Background: Although occupational exposure to animals has been associated with lymphohematopoietic malignancies, to our knowledge no studies have evaluated adult cancer risks associated with living near intensive animal agriculture.
Methods: We linked participants in the prospective Agricultural Health Study to permitted animal feeding operations in Iowa. We created metrics reflecting the intensity of animal exposures within 2 and 5 km of participants' residences, enumerating both total and inverse distance-weighted animal units (AUs), standardized by animal size and manure production. We estimated risk of lymphohematopoietic malignancies and subtypes [hazard ratio (HR), 95% confidence interval (95% CI)], adjusting for demographic and farming-related factors, including occupational pesticide exposure. We stratified associations by animal type and animal-related work activities.
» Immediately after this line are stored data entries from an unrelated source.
$ cat config.mk
export PLATFORM = sky130hd
export DESIGN_NAME = modified_utf8_encoder_core
export DESIGN_NICKNAME = d
export VERILOG_FILES = /design/src/hw/rtl/mu8_pkg.sv /design/src/hw/rtl/modified_utf8_encoder_core.sv
export SDC_FILE = /design/constraint.sdc
export NUM_CORES = 1
export LEC_CHECK = 0
export BUFFER_PORTS_ARGS = -buffer_cell sky130_fd_sc_hd__buf_2
export CORE_MARGIN = 5
export CORE_UTILIZATION = 57
export CTS_CLUSTER_SIZE = 20
export DETAILED_ROUTE_END_ITERATION = 8
export GPL_TIMING_DRIVEN = 0
export PLACE_DENSITY = 0.86
export SLEW_MARGIN = 30
export SYNTH_ARGS = -nofsm -noshare
export SYNTH_HDL_FRONTEND = slang
export SYNTH_SLANG_ARGS = --single-unit
$ cat constraint.sdc
create_clock -name clk -period 2.6 [get_ports clk]
set_input_delay 0.26 -clock clk [delete_from_list [all_inputs] [get_ports clk]]
set_output_delay 0.26 -clock clk [all_outputs]
set_load 0.005 [all_outputs]
$ cat src/hw/rtl/mu8_pkg.sv
`timescale 1ns / 1ps

package mu8_pkg;

    localparam int MaxBytes = 6;
    localparam int CntW     = $clog2(MaxBytes + 1);
    localparam int CpW      = 21;

    localparam logic [CpW-1:0] CpAsciiMax = 21'h00007F;
    localparam logic [CpW-1:0] CpTwoMax   = 21'h0007FF;
    localparam logic [CpW-1:0] CpBmpMax   = 21'h00FFFF;
    localparam logic [CpW-1:0] CpSurLo    = 21'h00D800;
    localparam logic [CpW-1:0] CpSurHi    = 21'h00DFFF;
    localparam logic [CpW-1:0] CpMax      = 21'h10FFFF;
    localparam logic [CpW-1:0] CpSuppBase = 21'h010000;

    localparam logic [5:0] HiSurTop = 6'b110110;
    localparam logic [5:0] LoSurTop = 6'b110111;

    localparam logic [2:0] LeadTwo   = 3'b110;
    localparam logic [3:0] LeadThree = 4'b1110;
    localparam logic [1:0] ContMark  = 2'b10;

    typedef logic [7:0] byte_t;

    typedef struct packed {
        byte_t [MaxBytes-1:0] bytes;
        logic  [CntW-1:0]     count;
    } enc_t;

    function automatic enc_t encode(input logic [CpW-1:0] cp);
        enc_t             r;
        logic [CpW-1:0]   off;
        logic [15:0]      hi;
        logic [15:0]      lo;
        r     = '0;
        off   = cp - CpSuppBase;
        hi    = {HiSurTop, off[19:10]};
        lo    = {LoSurTop, off[9:0]};
        if (cp <= CpTwoMax && (cp == '0 || cp > CpAsciiMax)) begin
            r.bytes[0] = {LeadTwo, cp[10:6]};
            r.bytes[1] = {ContMark, cp[5:0]};
            r.count    = CntW'(2);
        end else if (cp <= CpAsciiMax) begin
            r.bytes[0] = cp[7:0];
            r.count    = CntW'(1);
        end else if (cp <= CpBmpMax) begin
            if (!(cp >= CpSurLo && cp <= CpSurHi)) begin
                r.bytes[0] = {LeadThree, cp[15:12]};
                r.bytes[1] = {ContMark, cp[11:6]};
                r.bytes[2] = {ContMark, cp[5:0]};
                r.count    = CntW'(3);
            end
        end else if (cp <= CpMax) begin
            r.bytes[0] = {LeadThree, hi[15:12]};
            r.bytes[1] = {ContMark, hi[11:6]};
            r.bytes[2] = {ContMark, hi[5:0]};
            r.bytes[3] = {LeadThree, lo[15:12]};
            r.bytes[4] = {ContMark, lo[11:6]};
            r.bytes[5] = {ContMark, lo[5:0]};
            r.count    = CntW'(6);
        end
        return r;
    endfunction

endpackage

$ cat src/hw/rtl/modified_utf8_encoder_core.sv
`timescale 1ns / 1ps

// Java modified UTF-8 encoder: one codepoint in, one to six bytes out, run_last on the
// final byte of each codepoint. U+0000 gives C0 80; lone surrogates and values above
// 10FFFF give no bytes. The bytes of a codepoint leave the output port one at a time;
// the next codepoint is taken in the same cycle as the previous one's last byte, so
// ASCII streams at one item per cycle while out_ready stays high. The rate is set by
// the single output byte port draining the run register.
module modified_utf8_encoder_core (
    input  logic                      clk,
    input  logic                      rst_n,
    input  logic                      in_valid,
    output logic                      in_ready,
    input  logic [mu8_pkg::CpW-1:0]   codepoint,
    output logic                      out_valid,
    input  logic                      out_ready,
    output logic [7:0]                out_byte,
    output logic                      run_last
);
    import mu8_pkg::*;

    byte_t [MaxBytes-1:0] bytes_reg, bytes_next;
    logic  [CntW-1:0]     cnt_reg, cnt_next;
    enc_t                 enc;
    logic                 take;

    assign enc       = encode(codepoint);
    assign out_valid = (cnt_reg != '0);
    assign run_last  = (cnt_reg == CntW'(1));
    assign out_byte  = bytes_reg[0];
    assign take      = out_valid && out_ready;
    assign in_ready  = !out_valid || (out_ready && run_last);

    always_comb
    begin
        bytes_next = bytes_reg;
        cnt_next   = cnt_reg;
        if (take)
        begin
            for (int i = 0; i < MaxBytes - 1; i++)
            begin
                bytes_next[i] = bytes_reg[i+1];
            end
            bytes_next[MaxBytes-1] = '0;
            cnt_next = cnt_reg - CntW'(1);
        end
        if (in_valid && in_ready)
        begin
            bytes_next = enc.bytes;
            cnt_next   = enc.count;
        end
    end

    always_ff @(posedge clk or negedge rst_n)
    begin
        if (!rst_n)
        begin
            cnt_reg <= '0;
        end
        else
        begin
            cnt_reg <= cnt_next;
        end
    end

    always_ff @(posedge clk)
    begin
        bytes_reg <= bytes_next;
    end

    a_cnt_range: assert property (@(posedge clk) disable iff (!rst_n)
        cnt_reg <= CntW'(MaxBytes))
        else $error("byte count out of range");

    a_idle_ready: assert property (@(posedge clk) disable iff (!rst_n)
        !out_valid |-> in_ready)
        else $error("not ready while no bytes pending");

    a_run_continues: assert property (@(posedge clk) disable iff (!rst_n)
        (take && !run_last) |=> out_valid)
        else $error("run ended before last byte");

    a_no_overrun: assert property (@(posedge clk) disable iff (!rst_n)
        (in_valid && in_ready) |-> (!out_valid || (out_ready && run_last)))
        else $error("item accepted over a pending run");

endmodule

Word level (Yosys, flattened, before mapping)
Cells that the tools add are included.
- bits in registers: 51
- output and inout bits: 11
- logic and storage cells: 43
- $add $sub $neg: 2
- $lt $le $gt $ge: 7
- equality and inequality tests: 1
- mux-type cells: 15
- reduce and logical (&&, ||, !) cells: 11
- operator list (operator ; number):
    $mux 51 ; 4
    $mux 48 ; 2
    $mux 27 ; 2
    $le 21x16->1 const B ; 2
    $mux 40 ; 1
    $mux 32 ; 1
    $mux 24 ; 1
    $ge 21x16->1 const B ; 1
    $gt 21x7->1 const B ; 1
    $le 21x11->1 const B ; 1
    $le 21x21->1 const B ; 1
    $le 21x7->1 const B ; 1
    $logic_not 21->1 ; 1
    $sub 20x17->20 const B ; 1
    $mux 19 ; 1
    $mux 11 ; 1
    $mux 3 ; 2
    $logic_and 1x1->1 ; 5
    $eq 3x1->1 const B ; 1
    $reduce_bool 3->1 ; 1
    $sub 3x1->3 const B ; 1
    $logic_or 1x1->1 ; 2
    $reduce_bool 2->1 ; 1
    $logic_not 1->1 ; 1

Logic depth before layout (Yosys ltp)
Gate-level depths: netlist of run 1.
- depth in word-level cells: 9
- mapped depth: 9
- mapped depth without buffers: 8

Least setup slack after synthesis of run 1
Ideal clock, no wire load.
- path kind: input -> register
- start: input codepoint[16] in the netlist's numbering
- end: register bytes_reg (netlist bit out_byte[1]) (data pin)
- data arrival time: 2035 ps
- path slack: 299 ps
- stages: 9
- cell sequence: inv_1 ha_1 nor4b_2 or3b_1 a21oi_4 a21boi_2 buf_2 a221oi_1 a21oi_1
- RTL lines (element ; RTL line ; text):
    start: declaration ; modified_utf8_encoder_core.sv:14 ; input logic [mu8_pkg::CpW-1:0] codepoint,
    end signal: assignment ; modified_utf8_encoder_core.sv:68 ; bytes_reg <= bytes_next;
    end: declaration ; modified_utf8_encoder_core.sv:22 ; byte_t [MaxBytes-1:0] bytes_reg, bytes_next;

==> results of run 1 <==
-- per-stage QoR --
stage	worst slack, ns	setup TNS [ns]	instances	hold slack, ns
floorplan	0.299	0	227	-0.0356
global placement	-0.191	-4.24	315	0.0615
detailed placement	-0.185	-2.69	316	0.0615
CTS	0.0446	0	325	0.266
global route	0.0192	0	326	0.289
finish	0.147	0	326	0.263
-- layer usage --
| metal | track usage (%) | up-vias |
|---|---|---|
| li1 | - | 964 |
| met1 | 24.4 | 990 |
| met2 | 37.4 | 112 |
| met3 | 5.50 | 24 |
| met4 | 10.7 | 0 |
| met5 | 0 | - |
-- power by group through the flow --
stage	Combinational [mW]	Clock (mW)	Sequential [mW]
6_report	0.869	0.469	1.29
5_1_grt	0.970	0.510	1.31
4_1_cts	0.866	0.474	1.29
3_5_place_dp	0.859	0	1.31
3_3_place_gp	0.808	0	1.30
2_1_floorplan	0.604	0	1.28
-- layout by cell type, fill, tap and decap left out, types with 4 or more instances in the layout --
cell | netlist | routed
buf_2 | 4 | 38
clkbuf_1 | 6 | 5
a21o_1 | 8 | 8
and3_1 | 4 | 4
clkbuf_8 | 0 | 6
buf_4 | 9 | 10
a21oi_1 | 14 | 14
nand4_1 | 5 | 5
nor4_1 | 4 | 4
nand3_1 | 7 | 7
ha_1 | 4 | 4
edfxtp_1 | 45 | 45
a221oi_1 | 4 | 4
nor2_1 | 21 | 20
a22o_1 | 8 | 8
a221o_1 | 10 | 10
and2_1 | 17 | 17
inv_1 | 9 | 8
-- final cells by class --
| type | instances | share of cell area (%) |
|---|---|---|
| Clock inverter | 1 | 0.245 |
| Sequential cell | 48 | 46.5 |
| Buffer | 20 | 4.04 |
| Inverter | 9 | 1.10 |
| Multi-Input combinational cell | 150 | 36.4 |
| Timing Repair Buffer | 37 | 6.77 |
| Tap cell | 54 | 2.20 |
| Clock buffer | 7 | 2.81 |
-- final timing paths --
kind                                         start                     endpoint  slack [ns]  cells after the start
max in group asynchronous                    rst_n       cnt_reg[2]$_DFFE_PN0P_        2.22                      2
min in group clk                     codepoint[11]      bytes_reg[17]$_DFFE_PP_        0.33                      2
setup / recovery                     codepoint[16]        out_byte[1]$_DFFE_PP_        0.15                     10
setup reg to reg            cnt_reg[1]$_DFFE_PN0P_        out_byte[4]$_DFFE_PP_        0.27                      9
hold reg to reg            bytes_reg[36]$_DFFE_PP_  bytes_reg[28]$_SDFFCE_PP0P_        0.52                      1
hold / removal                               rst_n       cnt_reg[0]$_DFFE_PN0P_        0.26                      2
-- critical path, stage by stage --
cell and delay, ns:
buf_2 0.13, inv_1 0.08, ha_1 0.21, nor4b_4 0.28, or3b_1 0.42, a21oi_4 0.31, a21boi_2 0.19, buf_2 0.22
a221oi_1 0.28, a21oi_1 0.11
-- cell families after synthesis --
group,synth area share [%]
AOI/OAI and AO/OA,19.5
muxes,1.68
xor gates and xnor gates,0.653
DFF,53.2
adders and majority gates,1.87
and+or+nand+nor,17.4
buffers and inverters,5.78
-- repair_timing --
| action | in CTS | in global routing |
|---|---|---|
| endpoints found under the hold margin | 3 | 0 |
| gates resized for setup | 0 | 7 |
| hold buffers | 1 | 0 |
| endpoints found under the setup margin | 0 | 39 |
| buffers inserted | 0 | 1 |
Results: We observed 519 cases (1993-2015) among 32,635 pesticide applicators and 211 cases among 19,743 spouses. Among applicators, no associations were evident within 2 km, but risk of any lymphohematopoietic cancer was elevated across quintiles of weighted AUs within 5 km. Risk of non-Hodgkin lymphoma (NHL) was elevated for the second (HR = 1.5; 95% CI, 1.1, 2.1), third (HR = 1.6; 95% CI, 1.1, 2.2), and fourth (HR = 1.7; 95% CI, 1.3, 2.4) highest quintiles of weighted AUs within 5 km (Ptrend = 0.52) and increased with dairy cattle AUs (Ptrend = 0.04). We found positive trends for leukemia and some NHL subtypes with increasing numbers of both beef and dairy cattle. Risks did not vary by animal-related work (Pinteraction = 0.61). Associations were similar using the total exposure metric and inconsistent among spouses.
Conclusion: Residential proximity to intensive animal agriculture was positively associated with risk of NHL and leukemia, even after consideration of occupational animal and pesticide exposures.